§ **AIM OF THE EXERCISE**:
Filter the entries and keep only the lines where the string "parameter" appears.
(SUPPLIED MATERIAL begins)
`src/verilog/jla_consts.svh`:
```
// Purpose: Constants of the LMFC and SYSREF alignment block
// Assumes: Delays are in device clock periods, tenths where fractional
// Notes:   Definitions only
`ifndef JLA_CONSTS_SVH
`define JLA_CONSTS_SVH

// ****************************************************************
// SYSREF and LMFC timing
// ****************************************************************
`define JLA_SREF_LMFC_CYC    40
`define JLA_SYSREF_MIN_CYC   8

// ****************************************************************
// LMFC to multiframe functional delays, tenths of a device period
// ****************************************************************
`define JLA_DTX_BYP_TENTHS   527
`define JLA_DTX_D0P0_TENTHS  607
`define JLA_DTX_D0P1_TENTHS  515
`define JLA_DTX_D1P0_TENTHS  527
`define JLA_DTX_D1P1_TENTHS  439
`define JLA_TENTHS_PER_CYC   10
`define JLA_PROP_MAX_CYC     3

// ****************************************************************
// SYNC and lane alignment
// ****************************************************************
`define JLA_SYNC_SETUP_CYC   40
`define JLA_SYNC_MIN_FRAMES  4
`define JLA_ILA_MF           4

// ****************************************************************
// Device clocks per frame octet, per rate setting
// ****************************************************************
`define JLA_MULT_D0P0        10
`define JLA_MULT_D0P1        8
`define JLA_MULT_D1P0        5
`define JLA_MULT_D1P1        4
`define JLA_DECIM_BYPASS     6'h01

`endif

```
`src/verilog/jla_pkg.sv`:
```
// Purpose: Types of the LMFC and SYSREF alignment block
// Assumes: Nothing
// Notes:   Constants live in jla_consts.svh
package jla_pkg;

   // Link states seen on the transmitted lanes
   typedef enum logic [1:0] {
      JLA_ST_CGS,
      JLA_ST_WAIT_MF,
      JLA_ST_ILA,
      JLA_ST_DATA
   } jla_link_state_type;

endpackage

```
`src/verilog/jla_delay_line.sv`:
```
// Purpose: Pulse delay line with a selectable tap
// Assumes: tap_i is at least 1 and at most DEPTH
// Notes:   Output is a mux of flops, delay equals tap_i edges
`timescale 1ns/1ns
module jla_delay_line #(
   parameter int DEPTH = 64
) (
   input  wire logic       mclk_i,
   input  wire logic       rst_n_i,
   input  wire logic       pulse_i,
   input  wire logic [6:0] tap_i,
   output wire logic       pulse_o
);

   logic [DEPTH-1:0] stage;

   // ****************************************************************
   // Shift stages
   // ****************************************************************
   genvar g;
   generate
      for (g = 0; g < DEPTH; g++) begin : g_stage
         // One flop per stage
         always_ff @(posedge mclk_i or negedge rst_n_i) begin
            if (!rst_n_i) begin
               stage[g] <= 1'b0;
            end else begin
               stage[g] <= (g == 0) ? pulse_i : stage[(g == 0) ? 0 : g-1];
            end
         end
      end
   endgenerate

   // Tap select
   assign pulse_o = stage[tap_i - 7'h01];

endmodule // jla_delay_line

```
`src/verilog/jla_align.sv`:
```
// Purpose: LMFC alignment to SYSREF, multiframe placement, SYNC handling
// Assumes: All inputs synchronous to mclk_i, the device clock
// Notes:   Rate settings must be held steady while the link runs
`timescale 1ns/1ns
`include "jla_consts.svh"

module jla_align
   import jla_pkg::*;
#(
   parameter int K_FRAMES  = 32, // Frames per multiframe
   parameter int F_OCTETS  = 1,  // Octets per frame
   parameter int PROP_CYC  = 0,  // Extra propagation cycles, 0 to 3
   parameter int CW        = 12  // LMFC counter width
) (
   input  wire logic       mclk_i,
   input  wire logic       rst_n_i,
   input  wire logic       sysref_i,
   input  wire logic       sync_n_i,
   input  wire logic       double_rate_i,
   input  wire logic       five_four_ratio_sel_i,
   input  wire logic [5:0] decim_i,
   output logic            lmfc_o,
   output logic            frame_o,
   output logic            mf_start_o,
   output logic            cgs_o,
   output logic            ila_o,
   output logic            data_o,
   output logic            resync_o,
   output logic            sync_aligned_o
);

   // ****************************************************************
   // Mode decode
   // ****************************************************************

   // Device clocks per octet for a rate setting
   function automatic logic [3:0] jla_mult(input logic ddr, input logic p54);
      logic [3:0] m;
      m = 4'h0;
      case ({ddr, p54})
         2'b00:   m = 4'(`JLA_MULT_D0P0);
         2'b01:   m = 4'(`JLA_MULT_D0P1);
         2'b10:   m = 4'(`JLA_MULT_D1P0);
         default: m = 4'(`JLA_MULT_D1P1);
      endcase
      return m;
   endfunction

   // Whole cycles of a fractional delay, rounded up
   function automatic logic [6:0] jla_ceil(input int tenths);
      return 7'((tenths + `JLA_TENTHS_PER_CYC - 1) / `JLA_TENTHS_PER_CYC);
   endfunction

   localparam logic [6:0] DTX_BYP  = jla_ceil(`JLA_DTX_BYP_TENTHS);
   localparam logic [6:0] DTX_D0P0 = jla_ceil(`JLA_DTX_D0P0_TENTHS);
   localparam logic [6:0] DTX_D0P1 = jla_ceil(`JLA_DTX_D0P1_TENTHS);
   localparam logic [6:0] DTX_D1P0 = jla_ceil(`JLA_DTX_D1P0_TENTHS);
   localparam logic [6:0] DTX_D1P1 = jla_ceil(`JLA_DTX_D1P1_TENTHS);
   localparam logic [6:0] PROP     = 7'(PROP_CYC);
   localparam int         DL_DEPTH = 64 + `JLA_PROP_MAX_CYC;

   wire             bypass;
   wire [3:0]       mult;
   wire [CW-1:0]    frame_len;
   wire [CW-1:0]    mf_len;
   wire [6:0]       dtx_mode;
   wire [6:0]       dtx_tap;

   assign bypass    = (decim_i == `JLA_DECIM_BYPASS);
   assign mult      = jla_mult(double_rate_i, five_four_ratio_sel_i);
   assign frame_len = CW'(F_OCTETS) * CW'(mult);
   assign mf_len    = CW'(K_FRAMES) * frame_len;

   // Functional LMFC to multiframe delay per mode
   assign dtx_mode  = bypass                                     ? DTX_BYP  :
                      (!double_rate_i && !five_four_ratio_sel_i) ? DTX_D0P0 :
                      (!double_rate_i &&  five_four_ratio_sel_i) ? DTX_D0P1 :
                      (!five_four_ratio_sel_i)                   ? DTX_D1P0 :
                                                                   DTX_D1P1;
   // Output flop adds one edge behind the delay line
   assign dtx_tap   = dtx_mode + PROP - 7'h01;

   // ****************************************************************
   // SYSREF capture and LMFC
   // ****************************************************************
   logic            sysref_q;
   logic            sref_pend;
   logic [5:0]      sref_cnt;
   logic [CW-1:0]   lmfc_cnt;
   logic [CW-1:0]   frame_cnt;
   wire             sref_rise;
   wire             realign;
   wire             lmfc_wrap;
   wire             frame_wrap;

   // Edge on sampled levels; a pulse shorter than one device clock may be missed
   assign sref_rise  = sysref_i & ~sysref_q;
   assign realign    = sref_pend && (sref_cnt == 6'h00);
   assign lmfc_wrap  = (lmfc_cnt == mf_len - CW'(1));
   assign frame_wrap = (frame_cnt == frame_len - CW'(1));

   // SYSREF sample and countdown to the boundary
   always_ff @(posedge mclk_i or negedge rst_n_i) begin
      if (!rst_n_i) begin
         sysref_q  <= 1'b0;
         sref_pend <= 1'b0;
         sref_cnt  <= 6'h00;
      end else begin
         sysref_q <= sysref_i;
         if (sref_rise) begin
            sref_pend <= 1'b1;
            sref_cnt  <= 6'(`JLA_SREF_LMFC_CYC - 1);
         end else if (realign) begin
            sref_pend <= 1'b0;
         end else if (sref_pend) begin
            sref_cnt <= sref_cnt - 6'h01;
         end
      end
   end

   // Free running LMFC and frame counters, restarted on realignment
   always_ff @(posedge mclk_i or negedge rst_n_i) begin
      if (!rst_n_i) begin
         lmfc_cnt  <= '0;
         frame_cnt <= '0;
         lmfc_o    <= 1'b0;
         frame_o   <= 1'b0;
      end else begin
         lmfc_cnt  <= (realign || lmfc_wrap) ? '0 : lmfc_cnt + CW'(1);
         frame_cnt <= (realign || lmfc_wrap || frame_wrap) ? '0 : frame_cnt + CW'(1);
         lmfc_o    <= realign || lmfc_wrap;
         frame_o   <= realign || lmfc_wrap || frame_wrap;
      end
   end

   // ****************************************************************
   // Multiframe start in the transmitted data
   // ****************************************************************
   wire             mf_tap;

   jla_delay_line #(
      .DEPTH   (DL_DEPTH)
   ) u_dtx (
      .mclk_i  (mclk_i),
      .rst_n_i (rst_n_i),
      .pulse_i (lmfc_o),
      .tap_i   (dtx_tap),
      .pulse_o (mf_tap)
   );

   // Registered multiframe start
   always_ff @(posedge mclk_i or negedge rst_n_i) begin
      if (!rst_n_i) begin
         mf_start_o <= 1'b0;
      end else begin
         mf_start_o <= mf_tap;
      end
   end

   // ****************************************************************
   // SYNC request tracking
   // ****************************************************************
   logic            sync_q;
   logic [2:0]      low_frames;
   wire             sync_rise;
   wire             sync_long;
   wire [CW-1:0]    to_boundary;

   assign sync_rise   = sync_n_i & ~sync_q;
   assign sync_long   = (low_frames >= 3'(`JLA_SYNC_MIN_FRAMES));
   assign to_boundary = mf_len - lmfc_cnt;

   // Frame clocks seen with SYNC low, saturating
   always_ff @(posedge mclk_i or negedge rst_n_i) begin
      if (!rst_n_i) begin
         sync_q     <= 1'b1;
         low_frames <= 3'h0;
      end else begin
         sync_q <= sync_n_i;
         if (sync_n_i) begin
            low_frames <= 3'h0;
         end else if (frame_o && !sync_long) begin
            low_frames <= low_frames + 3'h1;
         end
      end
   end

   // Alignment flag; a late release still runs the link
   always_ff @(posedge mclk_i or negedge rst_n_i) begin
      if (!rst_n_i) begin
         sync_aligned_o <= 1'b0;
      end else if (sync_rise && sync_long) begin
         sync_aligned_o <= (to_boundary >= CW'(`JLA_SYNC_SETUP_CYC));
      end
   end

   // ****************************************************************
   // Link state machine
   // ****************************************************************
   jla_link_state_type state;
   jla_link_state_type next_state;
   logic [1:0]         ila_cnt;
   logic [1:0]         next_ila_cnt;

   // Next state and alignment multiframe count
   always_comb begin
      next_state   = state;
      next_ila_cnt = ila_cnt;
      case (state)
         JLA_ST_CGS: begin
            if (sync_rise && sync_long) begin
               next_state = JLA_ST_WAIT_MF;
            end
         end
         JLA_ST_WAIT_MF: begin
            if (mf_start_o) begin
               next_state   = JLA_ST_ILA;
               next_ila_cnt = 2'h0;
            end
         end
         JLA_ST_ILA: begin
            if (mf_start_o) begin
               if (ila_cnt == 2'(`JLA_ILA_MF - 1)) begin
                  next_state = JLA_ST_DATA;
               end else begin
                  next_ila_cnt = ila_cnt + 2'h1;
               end
            end
         end
         JLA_ST_DATA: begin
            if (sync_long) begin
               next_state = JLA_ST_CGS;
            end
         end
         default: begin
            next_state = JLA_ST_CGS;
         end
      endcase
      if (state != JLA_ST_CGS && state != JLA_ST_DATA && sync_long) begin
         next_state = JLA_ST_CGS;
      end
   end

   // State and registered lane flags
   always_ff @(posedge mclk_i or negedge rst_n_i) begin
      if (!rst_n_i) begin
         state    <= JLA_ST_CGS;
         ila_cnt  <= 2'h0;
         cgs_o    <= 1'b1;
         ila_o    <= 1'b0;
         data_o   <= 1'b0;
         resync_o <= 1'b0;
      end else begin
         state    <= next_state;
         ila_cnt  <= next_ila_cnt;
         cgs_o    <= (next_state == JLA_ST_CGS) || (next_state == JLA_ST_WAIT_MF);
         ila_o    <= (next_state == JLA_ST_ILA);
         data_o   <= (next_state == JLA_ST_DATA);
         resync_o <= (next_state == JLA_ST_CGS) && (state != JLA_ST_CGS);
      end
   end

endmodule // jla_align

```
(SUPPLIED MATERIAL ends)
§ **YOUR RESPONSE**:
   parameter int DEPTH = 64
   parameter int K_FRAMES  = 32, // Frames per multiframe
   parameter int F_OCTETS  = 1,  // Octets per frame
   parameter int PROP_CYC  = 0,  // Extra propagation cycles, 0 to 3
   parameter int CW        = 12  // LMFC counter width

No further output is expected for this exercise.